··· EXCERPTED DATA ···
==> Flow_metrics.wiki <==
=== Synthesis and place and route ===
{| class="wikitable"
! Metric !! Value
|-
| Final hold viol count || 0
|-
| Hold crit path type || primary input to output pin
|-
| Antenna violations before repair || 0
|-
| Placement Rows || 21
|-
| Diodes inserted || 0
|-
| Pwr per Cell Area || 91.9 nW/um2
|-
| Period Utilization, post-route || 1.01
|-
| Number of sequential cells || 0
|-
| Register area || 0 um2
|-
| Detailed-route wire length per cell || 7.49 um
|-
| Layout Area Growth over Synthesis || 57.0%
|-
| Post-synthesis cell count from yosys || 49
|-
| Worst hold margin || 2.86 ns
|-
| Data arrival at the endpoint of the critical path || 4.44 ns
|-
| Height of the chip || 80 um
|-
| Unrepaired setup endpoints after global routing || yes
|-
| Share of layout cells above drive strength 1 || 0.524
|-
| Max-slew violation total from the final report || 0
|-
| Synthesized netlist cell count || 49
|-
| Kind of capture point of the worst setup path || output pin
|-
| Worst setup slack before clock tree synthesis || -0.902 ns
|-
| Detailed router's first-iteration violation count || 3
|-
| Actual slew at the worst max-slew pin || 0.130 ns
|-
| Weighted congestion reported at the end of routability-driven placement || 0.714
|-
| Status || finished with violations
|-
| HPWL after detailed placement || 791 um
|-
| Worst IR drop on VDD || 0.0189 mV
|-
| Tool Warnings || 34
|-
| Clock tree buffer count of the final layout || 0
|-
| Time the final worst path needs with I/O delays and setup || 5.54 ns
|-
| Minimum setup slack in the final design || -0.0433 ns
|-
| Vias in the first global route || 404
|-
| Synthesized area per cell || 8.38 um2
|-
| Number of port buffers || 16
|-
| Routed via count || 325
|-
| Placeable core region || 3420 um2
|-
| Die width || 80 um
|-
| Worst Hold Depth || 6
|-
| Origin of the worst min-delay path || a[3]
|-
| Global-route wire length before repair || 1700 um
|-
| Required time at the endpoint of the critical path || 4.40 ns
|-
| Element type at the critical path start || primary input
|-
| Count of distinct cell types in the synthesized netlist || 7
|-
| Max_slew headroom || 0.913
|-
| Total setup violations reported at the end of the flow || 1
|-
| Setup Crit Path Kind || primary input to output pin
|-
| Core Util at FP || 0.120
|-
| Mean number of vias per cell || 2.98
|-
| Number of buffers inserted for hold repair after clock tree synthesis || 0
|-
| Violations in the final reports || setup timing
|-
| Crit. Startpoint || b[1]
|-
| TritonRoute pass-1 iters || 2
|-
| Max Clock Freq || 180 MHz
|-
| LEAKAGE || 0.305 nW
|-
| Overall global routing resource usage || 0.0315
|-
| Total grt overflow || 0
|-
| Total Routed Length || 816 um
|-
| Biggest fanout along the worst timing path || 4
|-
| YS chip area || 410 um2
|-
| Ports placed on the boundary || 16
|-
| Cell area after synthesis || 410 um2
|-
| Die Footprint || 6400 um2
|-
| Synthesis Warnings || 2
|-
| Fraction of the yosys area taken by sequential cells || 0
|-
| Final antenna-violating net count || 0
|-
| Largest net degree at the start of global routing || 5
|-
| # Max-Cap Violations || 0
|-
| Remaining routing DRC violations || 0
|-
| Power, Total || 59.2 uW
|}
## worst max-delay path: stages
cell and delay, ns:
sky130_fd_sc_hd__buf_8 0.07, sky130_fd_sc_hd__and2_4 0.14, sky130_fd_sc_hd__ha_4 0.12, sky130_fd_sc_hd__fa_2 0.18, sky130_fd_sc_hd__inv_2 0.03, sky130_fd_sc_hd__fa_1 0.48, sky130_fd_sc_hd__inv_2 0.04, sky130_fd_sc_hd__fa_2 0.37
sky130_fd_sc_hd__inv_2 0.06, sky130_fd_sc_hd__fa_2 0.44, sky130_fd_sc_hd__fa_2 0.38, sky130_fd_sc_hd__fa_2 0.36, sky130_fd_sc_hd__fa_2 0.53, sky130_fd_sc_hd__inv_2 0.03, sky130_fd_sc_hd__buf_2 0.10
File: flow/run.sh
#!/bin/bash
# OpenROAD 26Q1-2900-gdf79404cd8, Yosys 0.63+post, stock flow scripts
make -C /OpenROAD-flow-scripts/flow DESIGN_CONFIG=/design/flow/config.mk WORK_HOME=/design/flow/orfs finish
File: flow/config.mk
export PLATFORM = sky130hd
export DESIGN_NAME = cross_4k_if
export DESIGN_NICKNAME = cross_4k_if
export VERILOG_FILES = /design/flow/design.v
export SDC_FILE = /design/flow/constraint.sdc
export NUM_CORES = 4
export LEC_CHECK = 1
export CORE_UTILIZATION = 30
File: flow/constraint.sdc
current_design cross_4k_if

set clk_period 9.4
set clk_io_pct 0.2

create_clock -name clk0 -period $clk_period [get_ports {clk}]

set non_clock_inputs [all_inputs -no_clocks]
set_input_delay [expr $clk_period * $clk_io_pct] -clock clk0 $non_clock_inputs
set_output_delay [expr $clk_period * $clk_io_pct] -clock clk0 [all_outputs]
### design.v
`timescale 1ns / 1ps
module alu32(                
   output[31:0] d,           
   output Cout, V,           
   input [31:0] a, b,        
   input Cin,                
   input [2:0] S,             
   output reg Z
   );
   wire [31:0] c, g, p;     
   wire gout, pout;     
   always@(d) begin          
        if(d == 0)
            Z = 1;
        else
            Z = 0; 
   end     
   alu_cell alucell[31:0] (  
      .d(d),
      .g(g),
      .p(p),
      .a(a),
      .b(b),
      .c(c),
      .S(S)
   );
   lac5 laclevel5(
      .c(c),
      .gout(gout),
      .pout(pout),
      .Cin(Cin),
      .g(g),
      .p(p)
   );
   overflow over(        
    .Cout(Cout),
    .V(V),
    .c31(c[31]),
    .gout(gout),
    .pout(pout),
    .Cin(Cin)
   );   
endmodule
--- flow/design.v ---
module mux_2to1 (
    input wire a,b,s,
    output reg y
);
    always @(a or b or s) begin
        if (s==0)
            y = a;
        else
            y = b;
    end
endmodule
module Mul4to1 (
    In1,
    In2,
    In3,
    In4,
    Sel,
    Out
);
    input [31:0] In1,In2,In3,In4;    
    input [1:0] Sel;                 
    output reg [31:0] Out;           
    always @(In1,In2,In3,In4,Sel) begin
        case (Sel) 
            0: Out <= In1;
            1: Out <= In2;
            2: Out <= In3;
            default: Out <= In4;
        endcase    
    end
endmodule
### design.v
`timescale 1 ns / 1 ns
module EX_MEM_Reg(clk, rst,
                    mem_write_in, mem_read_in, reg_write_in, mem_to_reg_in,
                    mux_reg_dst_out_in, ALU_zero_in,
                    ALU_result_in, mux_ALU_src_B_out_in,
                    mem_write_out, mem_read_out, reg_write_out, mem_to_reg_out,
                    mux_reg_dst_out_out, ALU_zero_out,
                    ALU_result_out, mux_ALU_src_B_out_out);
    input clk, rst;
    input mem_to_reg_in;
    output reg mem_to_reg_out;
    input [4:0] mux_reg_dst_out_in;
    output reg [4:0] mux_reg_dst_out_out;
    input ALU_zero_in;
    input [31:0] ALU_result_in;
    output reg ALU_zero_out;
    output reg [31:0] ALU_result_out;
    input [31:0] mux_ALU_src_B_out_in;
    output reg [31:0] mux_ALU_src_B_out_out;
    input mem_read_in, mem_write_in;
    output reg mem_read_out, mem_write_out;
    input reg_write_in;
    output reg reg_write_out;
    always @(posedge clk or posedge rst) begin
        if (rst == 1'b1) begin
            mem_write_out <= 1'b0;
            mem_read_out <= 1'b0;
            reg_write_out <= 1'b0;  
            mem_to_reg_out <= 1'b0;
            mux_reg_dst_out_out <= 32'b0000000000000000_0000000000000000;
            ALU_zero_out <= 1'b0;
            ALU_result_out <= 32'b0000000000000000_0000000000000000;
            mux_ALU_src_B_out_out <= 32'b0000000000000000_0000000000000000;
        end
        else begin
            mem_write_out <= mem_write_in;
            mem_read_out <= mem_read_in;
            reg_write_out <= reg_write_in;  
            mem_to_reg_out <= mem_to_reg_in;
            mux_reg_dst_out_out <= mux_reg_dst_out_in;
            ALU_zero_out <= ALU_zero_in;
            ALU_result_out <= ALU_result_in;
            mux_ALU_src_B_out_out <= mux_ALU_src_B_out_in;
        end
    end
endmodule
### run.sh
#!/bin/bash
# OpenROAD 26Q1-2900-gdf79404cd8, Yosys 0.63+post, stock flow scripts
make -C /OpenROAD-flow-scripts/flow DESIGN_CONFIG=/design/flow/config.mk WORK_HOME=/design/flow/orfs finish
···
## TASK DIRECTIONS:
Look through the data above and return each line where the string "before" occurs.

## EXPECTED ANSWER:
| Antenna violations before repair || 0
| Worst setup slack before clock tree synthesis || -0.902 ns
| Global-route wire length before repair || 1700 um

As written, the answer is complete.